In order to understand the chronology and the reasoning of the trial judge in the instant appeal it is necessary to examine the prior class action, Callaizakis, et al. v. Astor Development, et al., Case No. 69 CH 338. This cause of action was filed prior to the Freedman case. The Callaizakis case concerned defects in the construction of the condominium building of which the Freedmans were also complaining. The complaint in the Callaizakis case was substantially similar to the Freedmans’, except it was maintained as a class or representative action and alleged to represent all the unit owners similarly situated. On January 11, 1971, the trial court certified Callaizakis as a class action lawsuit. In November of 1974, while the Freedman action was dormant, notice of the pendency of the class action was approved by the trial court and was sent to all the members of the class. The notice included a reply permitting any member of the class to exclude themselves from the class action. The notice also included a section notifying all the members of the class if they did not exclude themselves they would be bound by the results of the litigation. Several *1000owners of units did remove themselves from the class action, the Freedmans did not. The Callaizakis litigation proceeded to trial with extensive depositions from various plaintiffs concerning damage to their particular units. A settlement was reached on the day the Callaizakis case was called for trial. A notice of the pending settlement was prepared and sent to all members of the class. On April 28,1975, the trial court entered an order approving the settlement of the litigation.

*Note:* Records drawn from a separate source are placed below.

## src/rtl/pipeline_cpu_core_p.sv

```systemverilog
// Three-stage (FD/EM/WB) core for the 10-bit ISA with parametrised data/address widths and external memories.
// Fetch-to-EM is 1 cycle and fetch-to-register-write is 2 cycles; FWD_EM=0 stalls FD one cycle on each EM dependency.
module pipeline_cpu_core_p #(
    parameter int DATA_W   = 10,
    parameter int ADDR_W   = 10,
    parameter int FWD_EM   = 1,
    parameter int RET_W    = 16,
    parameter int RESET_PC = 0
) (
    input  logic              clk,
    input  logic              rst,
    output logic [ADDR_W-1:0] imem_addr,
    input  logic [9:0]        imem_data,
    output logic [ADDR_W-1:0] dmem_addr,
    output logic [DATA_W-1:0] dmem_wdata,
    output logic              dmem_we,
    input  logic [DATA_W-1:0] dmem_rdata,
    output logic              halted,
    output logic [RET_W-1:0]  instret
);

    localparam logic [2:0] OP_R    = 3'b000;
    localparam logic [2:0] OP_SH   = 3'b001;
    localparam logic [2:0] OP_BNE  = 3'b010;
    localparam logic [2:0] OP_ADDI = 3'b011;
    localparam logic [2:0] OP_JMP  = 3'b100;
    localparam logic [2:0] OP_BEQ  = 3'b101;
    localparam logic [2:0] OP_LD   = 3'b110;
    localparam logic [2:0] OP_ST   = 3'b111;

    function automatic logic writes_reg(input logic [2:0] op, input logic [1:0] imm);
        return (op == OP_R) || (op == OP_SH && !imm[1]) || (op == OP_ADDI) || (op == OP_LD);
    endfunction

    logic [ADDR_W-1:0] pc_q, pc_d;
    logic              stop_q;
    logic [DATA_W-1:0] regs [8];

    logic              em_vld_q;
    logic [2:0]        em_op_q;
    logic [1:0]        em_imm_q;
    logic [2:0]        em_dst_q;
    logic [DATA_W-1:0] em_a_q, em_b_q;

    logic              wb_vld_q, wb_wr_q, wb_halt_q;
    logic [2:0]        wb_dst_q;
    logic [DATA_W-1:0] wb_dat_q;

    logic [2:0]        fd_op, fd_rs, fd_rt;
    logic [1:0]        fd_imm;
    logic              fd_rd_a, fd_rd_b, fd_halt;
    logic [DATA_W-1:0] opa, opb, alu, em_res;
    logic              em_wr, stall, issue;

    assign fd_op   = imem_data[9:7];
    assign fd_rs   = {imem_data[2], imem_data[6:5]};
    assign fd_rt   = {imem_data[2], imem_data[4:3]};
    assign fd_imm  = imem_data[1:0];
    assign fd_halt = (fd_op == OP_SH) && (fd_imm == 2'b10);

    always_comb begin
        fd_rd_a = 1'b0;
        fd_rd_b = 1'b0;
        case (fd_op)
            OP_R, OP_BNE, OP_BEQ, OP_ST: begin
                fd_rd_a = 1'b1;
                fd_rd_b = 1'b1;
            end
            OP_ADDI, OP_LD: fd_rd_a = 1'b1;
            OP_SH:          fd_rd_a = !fd_imm[1];
            default: ;
        endcase
    end

    assign em_wr = em_vld_q && writes_reg(em_op_q, em_imm_q);

    // EM bypass beats WB write-through, which beats the stored register value
    always_comb begin
        opa = regs[fd_rs];
        opb = regs[fd_rt];
        if (wb_wr_q && wb_dst_q == fd_rs) opa = wb_dat_q;
        if (wb_wr_q && wb_dst_q == fd_rt) opb = wb_dat_q;
        if (FWD_EM != 0 && em_wr && em_dst_q == fd_rs) opa = em_res;
        if (FWD_EM != 0 && em_wr && em_dst_q == fd_rt) opb = em_res;
    end

    assign stall = (FWD_EM == 0) && !stop_q && em_wr &&
                   ((fd_rd_a && fd_rs == em_dst_q) || (fd_rd_b && fd_rt == em_dst_q));
    assign issue = !stop_q && !stall;

    always_comb begin
        pc_d = pc_q;
        if (issue && !fd_halt) begin
            pc_d = pc_q + ADDR_W'(1);
            if (fd_op == OP_JMP)
                pc_d = ADDR_W'($signed(imem_data[6:0]));
            else if ((fd_op == OP_BNE && opa != opb) || (fd_op == OP_BEQ && opa == opb))
                pc_d = pc_q + ADDR_W'(fd_imm);
        end
    end

    always_comb begin
        alu = '0;
        case (em_op_q)
            OP_R: begin
                case (em_imm_q)
                    2'b00: alu = em_a_q + em_b_q;
                    2'b01: alu = em_a_q - em_b_q;
                    2'b10: alu = ($signed(em_a_q) < $signed(em_b_q)) ? DATA_W'(1) : '0;
                    default: alu = ~(em_a_q & em_b_q);
                endcase
            end
            OP_SH: begin
                if (em_imm_q == 2'b00)      alu = em_a_q >> 1;
                else if (em_imm_q == 2'b01) alu = em_a_q << 1;
            end
            OP_ADDI:      alu = em_a_q + DATA_W'($signed(em_imm_q));
            OP_LD, OP_ST: alu = em_a_q + DATA_W'(em_imm_q);
            default: ;
        endcase
    end

    assign em_res     = (em_op_q == OP_LD) ? dmem_rdata : alu;
    assign imem_addr  = pc_q;
    assign dmem_addr  = alu[ADDR_W-1:0];
    assign dmem_we    = em_vld_q && (em_op_q == OP_ST);
    assign dmem_wdata = dmem_we ? em_b_q : '0;

    always_ff @(posedge clk or posedge rst) begin
        if (rst) begin
            pc_q      <= ADDR_W'(RESET_PC);
            stop_q    <= 1'b0;
            em_vld_q  <= 1'b0;
            em_op_q   <= '0;
            em_imm_q  <= '0;
            em_dst_q  <= '0;
            em_a_q    <= '0;
            em_b_q    <= '0;
            wb_vld_q  <= 1'b0;
            wb_wr_q   <= 1'b0;
            wb_halt_q <= 1'b0;
            wb_dst_q  <= '0;
            wb_dat_q  <= '0;
            instret   <= '0;
            halted    <= 1'b0;
        end else begin
            pc_q      <= pc_d;
            // once HALT issues, FD only ever produces bubbles
            stop_q    <= stop_q | (issue && fd_halt);
            em_vld_q  <= issue;
            em_op_q   <= fd_op;
            em_imm_q  <= fd_imm;
            em_dst_q  <= fd_rt;
            em_a_q    <= opa;
            em_b_q    <= opb;
            wb_vld_q  <= em_vld_q;
            wb_wr_q   <= em_wr;
            wb_dst_q  <= em_dst_q;
            wb_dat_q  <= em_res;
            wb_halt_q <= em_vld_q && (em_op_q == OP_SH) && (em_imm_q == 2'b10);
            if (wb_vld_q)  instret <= instret + RET_W'(1);
            if (wb_halt_q) halted  <= 1'b1;
        end
    end

    always_ff @(posedge clk or posedge rst) begin
        if (rst) begin
            for (int i = 0; i < 8; i++) regs[i] <= '0;
        end else if (wb_wr_q) begin
            regs[wb_dst_q] <= wb_dat_q;
        end
    end

endmodule
```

In People v. Kidd (1947), 398 Ill. 405, 408-09, the Illinois Supreme Court defined the doctrine of res judicata:

“The doctrine of res judicata, briefly stated, is that a final judgment rendered by a court of competent jurisdiction on the merits is conclusive as to the rights of the parties and their privies, and, as to them, constitutes an absolute bar to a subsequent action involving the same claim, demand or cause of action. (Harding Co. v. Harding, 352 Ill. 417; 30 Am. Jur. 914, sec. 172.) ° * * When a former adjudication is relied upon as an absolute bar to a subsequent action, the only questions to be determined are whether the cause of action is the same in both proceedings, whether the two actions are between the same parties or their privies, whether the former adjudication was a final judgment or decree upon the merits, and whether it was within the jurisdiction of the court rendering it.”

In the instant case, the cause of action is the same in the Freedman case as presented in the Callaizakis case; the Freedmans were party plaintiffs in the Callaizakis case, the settlement order in Callaizakis was a final decree upon the merits, and the order was clearly within the jurisdiction of the court which entered it. The trial court was correct in holding the Callaizakis case judgment to be res judicata in the Freedman case.

Accordingly, for the reasons contained herein, the judgment of the circuit court of Cook County is affirmed.

Affirmed.

JOHNSON, P. J., and ROMITI, J., concur.